- DATA PROVIDED:
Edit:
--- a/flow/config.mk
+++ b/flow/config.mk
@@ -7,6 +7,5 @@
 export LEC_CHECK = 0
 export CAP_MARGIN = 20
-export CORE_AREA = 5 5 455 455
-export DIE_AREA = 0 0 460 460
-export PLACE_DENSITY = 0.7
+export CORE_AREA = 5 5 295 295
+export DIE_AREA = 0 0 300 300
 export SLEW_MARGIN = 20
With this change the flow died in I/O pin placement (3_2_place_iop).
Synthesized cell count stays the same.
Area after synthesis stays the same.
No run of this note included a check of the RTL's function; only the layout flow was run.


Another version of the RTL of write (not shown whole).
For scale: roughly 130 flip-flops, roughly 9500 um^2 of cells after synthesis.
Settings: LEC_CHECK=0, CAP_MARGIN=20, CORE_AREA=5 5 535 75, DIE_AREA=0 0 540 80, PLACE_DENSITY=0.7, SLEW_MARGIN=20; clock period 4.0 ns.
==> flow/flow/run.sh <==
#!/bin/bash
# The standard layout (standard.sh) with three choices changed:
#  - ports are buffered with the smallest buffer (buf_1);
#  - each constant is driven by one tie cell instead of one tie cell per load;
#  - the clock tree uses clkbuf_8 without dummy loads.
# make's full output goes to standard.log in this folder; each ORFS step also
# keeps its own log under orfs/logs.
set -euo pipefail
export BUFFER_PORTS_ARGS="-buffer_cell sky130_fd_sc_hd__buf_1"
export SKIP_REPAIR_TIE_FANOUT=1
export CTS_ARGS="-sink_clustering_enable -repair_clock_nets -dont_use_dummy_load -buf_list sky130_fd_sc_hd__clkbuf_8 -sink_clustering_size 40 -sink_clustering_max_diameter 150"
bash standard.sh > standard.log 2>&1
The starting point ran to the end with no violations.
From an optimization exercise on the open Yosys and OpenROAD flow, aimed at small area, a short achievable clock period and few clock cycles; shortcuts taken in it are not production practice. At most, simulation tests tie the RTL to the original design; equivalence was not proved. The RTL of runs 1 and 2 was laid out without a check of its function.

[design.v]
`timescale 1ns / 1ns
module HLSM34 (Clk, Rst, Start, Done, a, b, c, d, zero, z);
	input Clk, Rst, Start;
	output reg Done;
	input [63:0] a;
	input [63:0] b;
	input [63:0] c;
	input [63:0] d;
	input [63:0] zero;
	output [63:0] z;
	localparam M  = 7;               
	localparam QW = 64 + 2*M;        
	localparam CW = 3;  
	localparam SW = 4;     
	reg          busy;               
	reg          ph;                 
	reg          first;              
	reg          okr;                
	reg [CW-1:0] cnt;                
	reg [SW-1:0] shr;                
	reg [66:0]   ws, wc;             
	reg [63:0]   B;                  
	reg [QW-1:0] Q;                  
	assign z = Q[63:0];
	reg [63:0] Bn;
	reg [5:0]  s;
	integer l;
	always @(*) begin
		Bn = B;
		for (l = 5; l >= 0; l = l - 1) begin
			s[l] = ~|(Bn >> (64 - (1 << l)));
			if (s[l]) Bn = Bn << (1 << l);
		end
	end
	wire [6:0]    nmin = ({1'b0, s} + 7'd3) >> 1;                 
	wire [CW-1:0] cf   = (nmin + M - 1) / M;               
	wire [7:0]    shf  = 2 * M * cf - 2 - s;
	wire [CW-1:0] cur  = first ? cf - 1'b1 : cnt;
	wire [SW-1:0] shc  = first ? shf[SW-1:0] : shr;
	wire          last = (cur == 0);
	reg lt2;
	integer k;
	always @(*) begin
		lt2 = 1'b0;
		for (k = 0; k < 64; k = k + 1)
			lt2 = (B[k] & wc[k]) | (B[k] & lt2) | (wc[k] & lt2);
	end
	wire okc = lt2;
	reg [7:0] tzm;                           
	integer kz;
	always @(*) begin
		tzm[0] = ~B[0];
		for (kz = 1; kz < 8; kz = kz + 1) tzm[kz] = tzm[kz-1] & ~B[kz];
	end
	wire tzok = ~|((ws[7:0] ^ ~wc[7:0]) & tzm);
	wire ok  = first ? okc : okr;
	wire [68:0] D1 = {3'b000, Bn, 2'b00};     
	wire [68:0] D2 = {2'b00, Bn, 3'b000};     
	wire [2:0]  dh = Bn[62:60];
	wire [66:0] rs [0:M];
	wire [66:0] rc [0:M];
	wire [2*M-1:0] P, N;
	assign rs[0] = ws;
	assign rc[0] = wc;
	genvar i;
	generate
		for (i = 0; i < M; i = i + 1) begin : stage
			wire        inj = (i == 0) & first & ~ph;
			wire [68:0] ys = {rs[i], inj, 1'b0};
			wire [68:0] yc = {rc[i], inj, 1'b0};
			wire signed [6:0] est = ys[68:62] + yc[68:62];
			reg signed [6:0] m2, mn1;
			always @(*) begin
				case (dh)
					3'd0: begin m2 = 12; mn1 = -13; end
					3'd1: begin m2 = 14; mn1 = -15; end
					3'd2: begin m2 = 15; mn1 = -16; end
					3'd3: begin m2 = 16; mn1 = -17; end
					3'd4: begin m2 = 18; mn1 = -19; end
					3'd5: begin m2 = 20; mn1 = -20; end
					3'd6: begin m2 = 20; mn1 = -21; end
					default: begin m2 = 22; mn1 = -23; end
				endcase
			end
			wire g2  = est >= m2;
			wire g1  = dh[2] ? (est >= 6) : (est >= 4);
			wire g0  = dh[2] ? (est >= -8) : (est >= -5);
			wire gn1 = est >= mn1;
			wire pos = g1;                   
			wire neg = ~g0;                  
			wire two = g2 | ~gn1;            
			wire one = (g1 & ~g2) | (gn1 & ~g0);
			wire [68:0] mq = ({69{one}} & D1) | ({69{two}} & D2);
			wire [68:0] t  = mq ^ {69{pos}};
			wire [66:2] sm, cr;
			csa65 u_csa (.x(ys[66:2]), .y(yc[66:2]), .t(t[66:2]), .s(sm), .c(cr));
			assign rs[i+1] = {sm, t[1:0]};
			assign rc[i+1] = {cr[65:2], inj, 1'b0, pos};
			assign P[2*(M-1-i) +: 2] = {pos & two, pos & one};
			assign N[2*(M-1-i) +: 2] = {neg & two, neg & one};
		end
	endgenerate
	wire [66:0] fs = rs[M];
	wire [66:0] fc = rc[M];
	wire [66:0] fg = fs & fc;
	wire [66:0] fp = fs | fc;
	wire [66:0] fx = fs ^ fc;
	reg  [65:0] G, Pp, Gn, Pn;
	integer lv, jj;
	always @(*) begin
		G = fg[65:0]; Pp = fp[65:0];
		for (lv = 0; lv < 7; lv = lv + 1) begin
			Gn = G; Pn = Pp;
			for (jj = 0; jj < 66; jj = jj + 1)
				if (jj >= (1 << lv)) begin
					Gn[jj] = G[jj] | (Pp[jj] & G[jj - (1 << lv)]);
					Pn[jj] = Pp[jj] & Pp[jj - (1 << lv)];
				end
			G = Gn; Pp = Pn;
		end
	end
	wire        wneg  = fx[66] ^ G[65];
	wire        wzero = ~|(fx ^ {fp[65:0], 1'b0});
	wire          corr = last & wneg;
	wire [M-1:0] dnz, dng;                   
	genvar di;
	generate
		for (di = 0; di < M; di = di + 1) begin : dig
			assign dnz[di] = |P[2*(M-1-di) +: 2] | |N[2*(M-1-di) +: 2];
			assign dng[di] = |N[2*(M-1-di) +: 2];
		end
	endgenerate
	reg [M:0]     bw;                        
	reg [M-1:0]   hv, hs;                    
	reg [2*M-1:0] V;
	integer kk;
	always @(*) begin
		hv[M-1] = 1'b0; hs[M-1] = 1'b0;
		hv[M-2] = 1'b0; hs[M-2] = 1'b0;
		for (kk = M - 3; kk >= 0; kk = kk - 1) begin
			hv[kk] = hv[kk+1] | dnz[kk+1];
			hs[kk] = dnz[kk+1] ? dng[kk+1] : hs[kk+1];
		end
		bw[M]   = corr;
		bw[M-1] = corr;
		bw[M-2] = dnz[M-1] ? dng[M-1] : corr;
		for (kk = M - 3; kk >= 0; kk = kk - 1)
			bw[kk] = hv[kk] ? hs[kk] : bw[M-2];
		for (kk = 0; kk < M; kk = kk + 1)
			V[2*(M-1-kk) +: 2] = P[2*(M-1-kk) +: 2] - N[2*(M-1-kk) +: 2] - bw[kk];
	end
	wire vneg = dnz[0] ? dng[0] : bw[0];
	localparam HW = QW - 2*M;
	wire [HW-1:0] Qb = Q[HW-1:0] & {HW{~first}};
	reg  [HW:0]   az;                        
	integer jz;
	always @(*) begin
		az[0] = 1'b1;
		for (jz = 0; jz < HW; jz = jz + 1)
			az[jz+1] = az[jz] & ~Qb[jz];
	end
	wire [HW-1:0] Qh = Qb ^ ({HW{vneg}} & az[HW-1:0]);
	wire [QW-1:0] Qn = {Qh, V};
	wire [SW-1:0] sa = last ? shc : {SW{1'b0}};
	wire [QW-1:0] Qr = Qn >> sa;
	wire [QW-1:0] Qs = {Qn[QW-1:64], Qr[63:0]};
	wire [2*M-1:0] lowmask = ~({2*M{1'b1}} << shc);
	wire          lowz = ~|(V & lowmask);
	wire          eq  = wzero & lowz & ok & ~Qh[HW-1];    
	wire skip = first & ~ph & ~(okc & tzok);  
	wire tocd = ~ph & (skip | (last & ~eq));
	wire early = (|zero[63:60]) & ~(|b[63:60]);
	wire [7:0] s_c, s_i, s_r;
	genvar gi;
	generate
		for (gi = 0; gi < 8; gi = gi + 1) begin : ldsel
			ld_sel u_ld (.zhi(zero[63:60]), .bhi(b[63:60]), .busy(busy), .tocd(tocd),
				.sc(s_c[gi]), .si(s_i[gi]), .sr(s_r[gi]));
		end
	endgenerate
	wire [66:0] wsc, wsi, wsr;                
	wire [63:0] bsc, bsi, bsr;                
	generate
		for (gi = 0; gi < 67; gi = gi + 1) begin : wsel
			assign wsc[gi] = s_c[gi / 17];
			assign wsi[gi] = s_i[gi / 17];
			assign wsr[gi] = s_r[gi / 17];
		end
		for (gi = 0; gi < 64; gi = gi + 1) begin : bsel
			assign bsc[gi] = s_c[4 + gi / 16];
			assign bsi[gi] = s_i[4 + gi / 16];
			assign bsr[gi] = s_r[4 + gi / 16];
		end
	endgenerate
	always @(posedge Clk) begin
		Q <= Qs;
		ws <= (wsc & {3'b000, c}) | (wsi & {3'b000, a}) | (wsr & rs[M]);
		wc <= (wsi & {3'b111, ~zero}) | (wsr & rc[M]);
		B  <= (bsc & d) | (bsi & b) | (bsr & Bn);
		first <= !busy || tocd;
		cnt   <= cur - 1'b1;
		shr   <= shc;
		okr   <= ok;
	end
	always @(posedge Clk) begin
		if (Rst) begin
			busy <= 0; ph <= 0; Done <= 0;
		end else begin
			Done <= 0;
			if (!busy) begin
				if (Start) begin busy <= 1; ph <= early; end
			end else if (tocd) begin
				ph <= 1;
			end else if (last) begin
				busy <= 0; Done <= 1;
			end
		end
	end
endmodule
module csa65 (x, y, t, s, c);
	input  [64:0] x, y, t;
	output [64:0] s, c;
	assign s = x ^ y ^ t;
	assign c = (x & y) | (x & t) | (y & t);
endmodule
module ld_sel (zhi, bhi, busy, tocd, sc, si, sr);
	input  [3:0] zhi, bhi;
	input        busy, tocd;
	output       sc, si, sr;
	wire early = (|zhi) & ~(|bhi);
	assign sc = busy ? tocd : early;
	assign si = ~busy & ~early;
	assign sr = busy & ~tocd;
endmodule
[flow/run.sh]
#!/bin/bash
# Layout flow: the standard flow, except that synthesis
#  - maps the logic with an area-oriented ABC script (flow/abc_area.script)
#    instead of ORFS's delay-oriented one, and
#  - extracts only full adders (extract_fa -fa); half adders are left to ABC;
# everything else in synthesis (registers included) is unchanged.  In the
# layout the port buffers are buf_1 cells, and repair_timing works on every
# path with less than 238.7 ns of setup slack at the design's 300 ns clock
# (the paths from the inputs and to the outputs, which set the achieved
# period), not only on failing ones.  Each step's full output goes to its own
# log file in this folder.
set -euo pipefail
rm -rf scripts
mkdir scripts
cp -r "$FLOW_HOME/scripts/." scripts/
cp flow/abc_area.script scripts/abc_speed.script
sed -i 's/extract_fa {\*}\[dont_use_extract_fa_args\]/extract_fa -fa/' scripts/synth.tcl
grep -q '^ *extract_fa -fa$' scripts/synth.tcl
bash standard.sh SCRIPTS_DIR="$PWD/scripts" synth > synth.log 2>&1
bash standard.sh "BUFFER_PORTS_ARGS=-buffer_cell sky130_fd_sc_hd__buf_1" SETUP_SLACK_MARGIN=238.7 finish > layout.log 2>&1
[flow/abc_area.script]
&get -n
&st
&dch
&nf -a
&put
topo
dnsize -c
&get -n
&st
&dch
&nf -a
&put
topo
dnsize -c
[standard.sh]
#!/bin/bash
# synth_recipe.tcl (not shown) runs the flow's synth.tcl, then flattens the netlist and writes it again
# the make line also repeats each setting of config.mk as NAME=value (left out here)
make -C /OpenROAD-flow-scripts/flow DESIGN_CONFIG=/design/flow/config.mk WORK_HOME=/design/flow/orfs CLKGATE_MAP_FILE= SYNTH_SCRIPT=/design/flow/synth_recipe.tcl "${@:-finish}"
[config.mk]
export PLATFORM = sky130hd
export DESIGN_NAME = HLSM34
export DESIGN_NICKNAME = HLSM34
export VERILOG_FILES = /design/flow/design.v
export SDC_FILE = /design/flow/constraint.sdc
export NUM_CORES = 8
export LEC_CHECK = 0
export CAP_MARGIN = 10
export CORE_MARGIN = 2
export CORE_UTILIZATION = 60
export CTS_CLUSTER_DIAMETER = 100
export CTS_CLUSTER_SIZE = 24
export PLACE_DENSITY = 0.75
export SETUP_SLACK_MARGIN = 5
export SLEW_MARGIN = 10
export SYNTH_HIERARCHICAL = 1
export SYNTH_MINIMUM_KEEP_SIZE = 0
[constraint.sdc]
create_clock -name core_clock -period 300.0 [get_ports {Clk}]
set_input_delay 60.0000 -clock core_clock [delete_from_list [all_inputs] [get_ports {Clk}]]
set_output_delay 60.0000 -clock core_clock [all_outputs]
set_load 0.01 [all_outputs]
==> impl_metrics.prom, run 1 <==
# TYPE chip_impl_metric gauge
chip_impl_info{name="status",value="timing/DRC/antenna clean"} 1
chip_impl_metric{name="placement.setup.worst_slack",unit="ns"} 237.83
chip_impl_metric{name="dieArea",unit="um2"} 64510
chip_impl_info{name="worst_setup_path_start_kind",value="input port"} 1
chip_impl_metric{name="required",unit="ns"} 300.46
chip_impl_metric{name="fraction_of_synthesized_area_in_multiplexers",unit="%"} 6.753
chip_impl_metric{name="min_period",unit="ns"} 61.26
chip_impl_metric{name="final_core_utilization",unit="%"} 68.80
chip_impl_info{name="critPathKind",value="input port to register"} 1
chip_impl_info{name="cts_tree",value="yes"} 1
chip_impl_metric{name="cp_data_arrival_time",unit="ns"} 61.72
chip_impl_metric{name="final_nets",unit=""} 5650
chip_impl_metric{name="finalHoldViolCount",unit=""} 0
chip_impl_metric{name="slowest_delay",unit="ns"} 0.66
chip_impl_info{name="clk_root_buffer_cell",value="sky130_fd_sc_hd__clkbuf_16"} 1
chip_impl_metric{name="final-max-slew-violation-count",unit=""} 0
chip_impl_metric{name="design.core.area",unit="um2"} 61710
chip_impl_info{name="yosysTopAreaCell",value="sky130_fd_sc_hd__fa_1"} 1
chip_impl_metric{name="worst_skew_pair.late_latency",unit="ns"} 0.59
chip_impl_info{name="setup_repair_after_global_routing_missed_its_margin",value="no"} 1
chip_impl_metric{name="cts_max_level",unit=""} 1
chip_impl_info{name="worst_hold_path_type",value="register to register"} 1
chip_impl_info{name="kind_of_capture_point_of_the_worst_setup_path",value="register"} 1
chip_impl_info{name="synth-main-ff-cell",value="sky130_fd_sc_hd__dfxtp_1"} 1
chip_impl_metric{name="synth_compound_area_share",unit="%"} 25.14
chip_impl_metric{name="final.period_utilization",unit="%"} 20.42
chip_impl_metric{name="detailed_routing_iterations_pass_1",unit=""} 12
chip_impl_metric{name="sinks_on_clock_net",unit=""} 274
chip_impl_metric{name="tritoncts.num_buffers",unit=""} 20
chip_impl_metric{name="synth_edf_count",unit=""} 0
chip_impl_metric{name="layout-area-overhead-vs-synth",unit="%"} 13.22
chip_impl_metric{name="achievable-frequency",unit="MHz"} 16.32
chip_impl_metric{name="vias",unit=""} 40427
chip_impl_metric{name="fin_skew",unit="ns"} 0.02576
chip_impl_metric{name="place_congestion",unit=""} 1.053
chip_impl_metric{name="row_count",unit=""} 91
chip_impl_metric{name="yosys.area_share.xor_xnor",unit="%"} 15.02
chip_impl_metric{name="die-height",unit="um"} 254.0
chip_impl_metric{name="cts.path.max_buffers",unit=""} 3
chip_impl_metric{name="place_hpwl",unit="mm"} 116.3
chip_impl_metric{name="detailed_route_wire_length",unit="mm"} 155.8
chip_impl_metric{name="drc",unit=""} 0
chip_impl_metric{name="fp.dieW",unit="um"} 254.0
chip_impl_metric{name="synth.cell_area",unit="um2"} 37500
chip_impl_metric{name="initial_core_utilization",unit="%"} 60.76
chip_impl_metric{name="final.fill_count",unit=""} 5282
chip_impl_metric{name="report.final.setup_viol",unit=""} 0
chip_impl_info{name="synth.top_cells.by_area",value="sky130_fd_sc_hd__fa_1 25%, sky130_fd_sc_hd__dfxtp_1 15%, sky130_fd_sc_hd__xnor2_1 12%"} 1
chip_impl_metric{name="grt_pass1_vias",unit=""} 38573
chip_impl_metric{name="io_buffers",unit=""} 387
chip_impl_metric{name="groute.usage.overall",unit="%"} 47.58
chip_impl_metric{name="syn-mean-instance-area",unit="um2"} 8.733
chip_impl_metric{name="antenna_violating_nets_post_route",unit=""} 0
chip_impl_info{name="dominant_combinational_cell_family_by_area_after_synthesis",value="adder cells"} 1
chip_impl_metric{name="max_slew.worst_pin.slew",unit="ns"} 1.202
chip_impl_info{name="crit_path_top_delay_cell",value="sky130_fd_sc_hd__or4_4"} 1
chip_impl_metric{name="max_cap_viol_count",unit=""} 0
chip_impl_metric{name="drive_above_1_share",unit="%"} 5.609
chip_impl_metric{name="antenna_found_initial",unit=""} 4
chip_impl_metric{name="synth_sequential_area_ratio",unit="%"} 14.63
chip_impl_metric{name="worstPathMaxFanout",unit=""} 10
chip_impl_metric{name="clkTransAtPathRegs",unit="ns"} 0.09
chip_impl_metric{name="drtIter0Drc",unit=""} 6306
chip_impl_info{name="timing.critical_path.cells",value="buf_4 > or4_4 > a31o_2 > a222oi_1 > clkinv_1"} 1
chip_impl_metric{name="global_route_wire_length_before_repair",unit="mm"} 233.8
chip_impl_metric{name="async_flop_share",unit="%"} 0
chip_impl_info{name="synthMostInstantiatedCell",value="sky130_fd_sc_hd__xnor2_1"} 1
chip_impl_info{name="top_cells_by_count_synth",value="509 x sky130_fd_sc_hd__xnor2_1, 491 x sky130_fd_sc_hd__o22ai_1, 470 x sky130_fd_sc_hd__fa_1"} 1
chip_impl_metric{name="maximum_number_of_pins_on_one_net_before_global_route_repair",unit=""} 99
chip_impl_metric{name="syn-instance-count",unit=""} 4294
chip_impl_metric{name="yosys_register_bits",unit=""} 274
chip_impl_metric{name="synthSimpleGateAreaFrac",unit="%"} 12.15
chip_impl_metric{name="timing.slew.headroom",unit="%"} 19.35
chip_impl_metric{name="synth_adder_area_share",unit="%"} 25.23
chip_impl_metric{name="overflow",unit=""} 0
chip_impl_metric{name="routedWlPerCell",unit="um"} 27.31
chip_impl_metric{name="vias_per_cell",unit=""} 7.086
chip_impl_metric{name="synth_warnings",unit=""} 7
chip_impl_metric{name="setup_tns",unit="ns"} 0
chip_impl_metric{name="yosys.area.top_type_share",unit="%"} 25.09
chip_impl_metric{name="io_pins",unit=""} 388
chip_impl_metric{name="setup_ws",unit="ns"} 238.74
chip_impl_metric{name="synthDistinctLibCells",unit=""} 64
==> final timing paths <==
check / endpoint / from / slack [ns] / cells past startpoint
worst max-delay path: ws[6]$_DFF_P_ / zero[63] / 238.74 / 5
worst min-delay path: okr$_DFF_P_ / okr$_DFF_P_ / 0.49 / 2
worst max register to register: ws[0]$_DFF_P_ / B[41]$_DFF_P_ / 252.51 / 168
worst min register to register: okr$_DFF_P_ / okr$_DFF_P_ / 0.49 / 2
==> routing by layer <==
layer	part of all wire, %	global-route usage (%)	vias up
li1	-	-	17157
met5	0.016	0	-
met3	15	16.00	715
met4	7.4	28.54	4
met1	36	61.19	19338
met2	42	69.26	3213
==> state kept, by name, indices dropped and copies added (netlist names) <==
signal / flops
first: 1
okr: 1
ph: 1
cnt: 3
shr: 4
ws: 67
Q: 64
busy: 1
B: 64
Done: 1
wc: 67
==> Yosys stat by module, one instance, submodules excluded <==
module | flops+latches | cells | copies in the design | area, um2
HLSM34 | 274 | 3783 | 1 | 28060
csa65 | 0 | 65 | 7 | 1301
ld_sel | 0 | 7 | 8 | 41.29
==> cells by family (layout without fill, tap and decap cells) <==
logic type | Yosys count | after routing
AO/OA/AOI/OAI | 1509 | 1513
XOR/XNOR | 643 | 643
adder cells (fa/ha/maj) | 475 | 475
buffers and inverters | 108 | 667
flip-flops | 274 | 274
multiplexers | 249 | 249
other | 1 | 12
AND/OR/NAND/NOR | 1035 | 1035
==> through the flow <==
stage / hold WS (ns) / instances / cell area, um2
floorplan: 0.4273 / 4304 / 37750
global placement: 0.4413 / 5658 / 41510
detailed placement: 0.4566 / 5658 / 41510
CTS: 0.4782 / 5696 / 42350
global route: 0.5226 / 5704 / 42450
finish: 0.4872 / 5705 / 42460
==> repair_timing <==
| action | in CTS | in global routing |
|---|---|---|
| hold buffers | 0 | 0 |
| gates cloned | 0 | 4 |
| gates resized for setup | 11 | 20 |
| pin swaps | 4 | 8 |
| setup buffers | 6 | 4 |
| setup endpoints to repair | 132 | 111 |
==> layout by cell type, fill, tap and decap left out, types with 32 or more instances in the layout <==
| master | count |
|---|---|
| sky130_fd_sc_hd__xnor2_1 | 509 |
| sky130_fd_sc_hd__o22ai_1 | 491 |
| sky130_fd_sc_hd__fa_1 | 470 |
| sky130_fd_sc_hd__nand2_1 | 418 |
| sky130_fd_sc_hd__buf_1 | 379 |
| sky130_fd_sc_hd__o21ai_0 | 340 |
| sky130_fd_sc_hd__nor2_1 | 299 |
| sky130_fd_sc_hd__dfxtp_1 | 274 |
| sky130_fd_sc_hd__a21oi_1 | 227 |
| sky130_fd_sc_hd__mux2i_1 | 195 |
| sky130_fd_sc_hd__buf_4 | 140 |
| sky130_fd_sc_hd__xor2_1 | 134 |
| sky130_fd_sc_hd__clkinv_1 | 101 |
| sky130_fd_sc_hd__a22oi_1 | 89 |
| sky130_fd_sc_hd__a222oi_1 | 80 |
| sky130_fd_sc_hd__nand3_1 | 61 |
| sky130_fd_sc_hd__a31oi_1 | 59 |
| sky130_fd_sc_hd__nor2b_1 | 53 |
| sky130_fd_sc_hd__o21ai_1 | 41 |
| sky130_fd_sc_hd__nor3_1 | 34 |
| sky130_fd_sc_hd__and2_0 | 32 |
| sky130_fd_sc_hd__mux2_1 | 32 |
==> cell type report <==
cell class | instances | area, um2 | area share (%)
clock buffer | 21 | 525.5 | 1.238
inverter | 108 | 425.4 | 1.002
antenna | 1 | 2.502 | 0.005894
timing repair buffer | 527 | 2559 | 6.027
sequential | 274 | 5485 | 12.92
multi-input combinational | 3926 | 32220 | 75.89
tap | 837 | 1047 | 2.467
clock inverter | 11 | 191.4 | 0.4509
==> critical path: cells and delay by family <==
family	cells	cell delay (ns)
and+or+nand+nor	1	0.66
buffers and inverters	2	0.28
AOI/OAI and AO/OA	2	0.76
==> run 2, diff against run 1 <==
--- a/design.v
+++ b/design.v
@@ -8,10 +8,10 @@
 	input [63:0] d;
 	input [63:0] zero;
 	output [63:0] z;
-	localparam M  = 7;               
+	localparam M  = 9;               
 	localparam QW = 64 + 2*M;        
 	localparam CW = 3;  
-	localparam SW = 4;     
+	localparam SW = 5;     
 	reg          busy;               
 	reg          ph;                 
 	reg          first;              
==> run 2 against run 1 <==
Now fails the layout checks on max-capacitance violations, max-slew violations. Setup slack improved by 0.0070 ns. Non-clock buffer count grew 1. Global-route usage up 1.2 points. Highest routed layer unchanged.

- TASK DETAILS: Using the records above, restate word for word the lines from the one with "[flow/run.sh]" through the one with "# everything else", both included.

- SOLUTION TO THIS EXERCISE:
[flow/run.sh]
#!/bin/bash
# Layout flow: the standard flow, except that synthesis
#  - maps the logic with an area-oriented ABC script (flow/abc_area.script)
#    instead of ORFS's delay-oriented one, and
#  - extracts only full adders (extract_fa -fa); half adders are left to ABC;
# everything else in synthesis (registers included) is unchanged.  In the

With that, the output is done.